$ cat config.mk
export PLATFORM = sky130hd
export DESIGN_NAME = fcar_sqrt
export DESIGN_NICKNAME = d
export VERILOG_FILES = /design/src/hw/rtl/fcar_pkg.sv /design/src/hw/rtl/fcar_sqrt.sv
export SDC_FILE = /design/constraint.sdc
export NUM_CORES = 1
export LEC_CHECK = 0
export ABC_AREA = 1
export BUFFER_PORTS_ARGS = -buffer_cell sky130_fd_sc_hd__buf_2
export CAP_MARGIN = 0
export CELL_PAD_IN_SITES_DETAIL_PLACEMENT = 1
export CELL_PAD_IN_SITES_GLOBAL_PLACEMENT = 2
export CORE_MARGIN = 4
export CORE_UTILIZATION = 26
export DETAILED_ROUTE_END_ITERATION = 6
export PLACE_DENSITY_LB_ADDON = 0.08
export SLEW_MARGIN = 10
export SYNTH_ARGS = -nofsm -noshare
export SYNTH_HDL_FRONTEND = slang
export SYNTH_SLANG_ARGS = --single-unit
$ cat constraint.sdc
create_clock -name i_clk -period 13.3 [get_ports i_clk]
set_clock_uncertainty 0.05 [all_clocks]
set_input_delay 1.995 -clock i_clk [delete_from_list [all_inputs] [get_ports i_clk]]
set_output_delay 1.995 -clock i_clk [all_outputs]
set_load 0.05 [all_outputs]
***
WHAT THIS TASK INVOLVES>
Lines from the one holding "export SYNTH_ARGS = -nofsm -noshare" through the end of the material above should be output exactly, and all others skipped.

RESPONSE TO THE EXERCISE>
export SYNTH_ARGS = -nofsm -noshare
export SYNTH_HDL_FRONTEND = slang
export SYNTH_SLANG_ARGS = --single-unit
$ cat constraint.sdc
create_clock -name i_clk -period 13.3 [get_ports i_clk]
set_clock_uncertainty 0.05 [all_clocks]
set_input_delay 1.995 -clock i_clk [delete_from_list [all_inputs] [get_ports i_clk]]
set_output_delay 1.995 -clock i_clk [all_outputs]
set_load 0.05 [all_outputs]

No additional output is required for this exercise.